WORK INSTRUCTION —
Write the data below out again in full, exactly as shown.

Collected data
####
## src/rtl/core/bbe_pkg.sv

```systemverilog
// ----------------------------------------------------------------------------
// Box blur package
// Shared constants, register indexes and lane control type.
// ----------------------------------------------------------------------------
package bbe_pkg;

    // Default sizing
    localparam int MAX_WIDTH_DEF    = 1024;
    localparam int MAX_RADIUS_DEF   = 8;
    localparam int NUM_CHANNELS_DEF = 4;

    // Pixel and port widths
    localparam int PIX_W      = 8;
    localparam int PORT_CH    = 4;
    localparam int DIV_BIT_W  = $clog2(PIX_W);
    localparam int CFG_IDX_W  = 2;
    localparam int CFG_DATA_W = 16;
    localparam int IMG_W_BITS = 11;
    localparam int IMG_H_BITS = 16;
    localparam int RAD_BITS   = 4;
    localparam int NCH_BITS   = 3;

    // Register indexes
    localparam logic [CFG_IDX_W-1:0] REG_IMAGE_WIDTH   = 2'd0;
    localparam logic [CFG_IDX_W-1:0] REG_IMAGE_HEIGHT  = 2'd1;
    localparam logic [CFG_IDX_W-1:0] REG_BLUR_RADIUS   = 2'd2;
    localparam logic [CFG_IDX_W-1:0] REG_CHANNEL_COUNT = 2'd3;

    // Request commands
    localparam logic CMD_SAMPLE = 1'b0;
    localparam logic CMD_DRAIN  = 1'b1;

    // Control from the sequencer to every lane
    typedef struct packed {
        logic                 clear;
        logic                 acc;
        logic                 step;
        logic [DIV_BIT_W-1:0] bit_idx;
    } lane_ctrl_t;

endpackage

```

## src/rtl/core/bbe_lane.sv

```systemverilog
// ----------------------------------------------------------------------------
// Box blur channel lane
// Accumulates one channel over the window, then divides the sum by the
// pixel count one quotient bit per cycle.
// ----------------------------------------------------------------------------
module bbe_lane
    import bbe_pkg::*;
#(
    parameter int CNT_W = 9,
    parameter int SUM_W = 17
)
(
    input  logic             clk,
    input  lane_ctrl_t       ctrl,
    input  logic [PIX_W-1:0] pix,
    input  logic [CNT_W-1:0] cnt,
    output logic [PIX_W-1:0] quot
);

    localparam int TRY_W = SUM_W + PIX_W;

    logic [SUM_W-1:0] rem_reg;
    logic [SUM_W-1:0] rem_next;
    logic [PIX_W-1:0] q_reg;
    logic [PIX_W-1:0] q_next;
    logic [TRY_W-1:0] trial;

    // Shifted divisor for the current quotient bit
    assign trial = TRY_W'(cnt) << ctrl.bit_idx;

    // Clear, accumulate or take one restoring divide step
    always_comb
    begin
        rem_next = rem_reg;
        q_next   = q_reg;
        if (ctrl.clear)
        begin
            rem_next = '0;
            q_next   = '0;
        end
        else if (ctrl.acc)
        begin
            rem_next = rem_reg + SUM_W'(pix);
        end
        else if (ctrl.step)
        begin
            if (TRY_W'(rem_reg) >= trial)
            begin
                rem_next = SUM_W'(TRY_W'(rem_reg) - trial);
                q_next[ctrl.bit_idx] = 1'b1;
            end
        end
    end

    always_ff @(posedge clk)
    begin
        rem_reg <= rem_next;
        q_reg   <= q_next;
    end

    assign quot = q_reg;

endmodule

```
####
WRITTEN SOLUTION —
## src/rtl/core/bbe_pkg.sv

```systemverilog
// ----------------------------------------------------------------------------
// Box blur package
// Shared constants, register indexes and lane control type.
// ----------------------------------------------------------------------------
package bbe_pkg;

    // Default sizing
    localparam int MAX_WIDTH_DEF    = 1024;
    localparam int MAX_RADIUS_DEF   = 8;
    localparam int NUM_CHANNELS_DEF = 4;

    // Pixel and port widths
    localparam int PIX_W      = 8;
    localparam int PORT_CH    = 4;
    localparam int DIV_BIT_W  = $clog2(PIX_W);
    localparam int CFG_IDX_W  = 2;
    localparam int CFG_DATA_W = 16;
    localparam int IMG_W_BITS = 11;
    localparam int IMG_H_BITS = 16;
    localparam int RAD_BITS   = 4;
    localparam int NCH_BITS   = 3;

    // Register indexes
    localparam logic [CFG_IDX_W-1:0] REG_IMAGE_WIDTH   = 2'd0;
    localparam logic [CFG_IDX_W-1:0] REG_IMAGE_HEIGHT  = 2'd1;
    localparam logic [CFG_IDX_W-1:0] REG_BLUR_RADIUS   = 2'd2;
    localparam logic [CFG_IDX_W-1:0] REG_CHANNEL_COUNT = 2'd3;

    // Request commands
    localparam logic CMD_SAMPLE = 1'b0;
    localparam logic CMD_DRAIN  = 1'b1;

    // Control from the sequencer to every lane
    typedef struct packed {
        logic                 clear;
        logic                 acc;
        logic                 step;
        logic [DIV_BIT_W-1:0] bit_idx;
    } lane_ctrl_t;

endpackage

```

## src/rtl/core/bbe_lane.sv

```systemverilog
// ----------------------------------------------------------------------------
// Box blur channel lane
// Accumulates one channel over the window, then divides the sum by the
// pixel count one quotient bit per cycle.
// ----------------------------------------------------------------------------
module bbe_lane
    import bbe_pkg::*;
#(
    parameter int CNT_W = 9,
    parameter int SUM_W = 17
)
(
    input  logic             clk,
    input  lane_ctrl_t       ctrl,
    input  logic [PIX_W-1:0] pix,
    input  logic [CNT_W-1:0] cnt,
    output logic [PIX_W-1:0] quot
);

    localparam int TRY_W = SUM_W + PIX_W;

    logic [SUM_W-1:0] rem_reg;
    logic [SUM_W-1:0] rem_next;
    logic [PIX_W-1:0] q_reg;
    logic [PIX_W-1:0] q_next;
    logic [TRY_W-1:0] trial;

    // Shifted divisor for the current quotient bit
    assign trial = TRY_W'(cnt) << ctrl.bit_idx;

    // Clear, accumulate or take one restoring divide step
    always_comb
    begin
        rem_next = rem_reg;
        q_next   = q_reg;
        if (ctrl.clear)
        begin
            rem_next = '0;
            q_next   = '0;
        end
        else if (ctrl.acc)
        begin
            rem_next = rem_reg + SUM_W'(pix);
        end
        else if (ctrl.step)
        begin
            if (TRY_W'(rem_reg) >= trial)
            begin
                rem_next = SUM_W'(TRY_W'(rem_reg) - trial);
                q_next[ctrl.bit_idx] = 1'b1;
            end
        end
    end

    always_ff @(posedge clk)
    begin
        rem_reg <= rem_next;
        q_reg   <= q_next;
    end

    assign quot = q_reg;

endmodule

```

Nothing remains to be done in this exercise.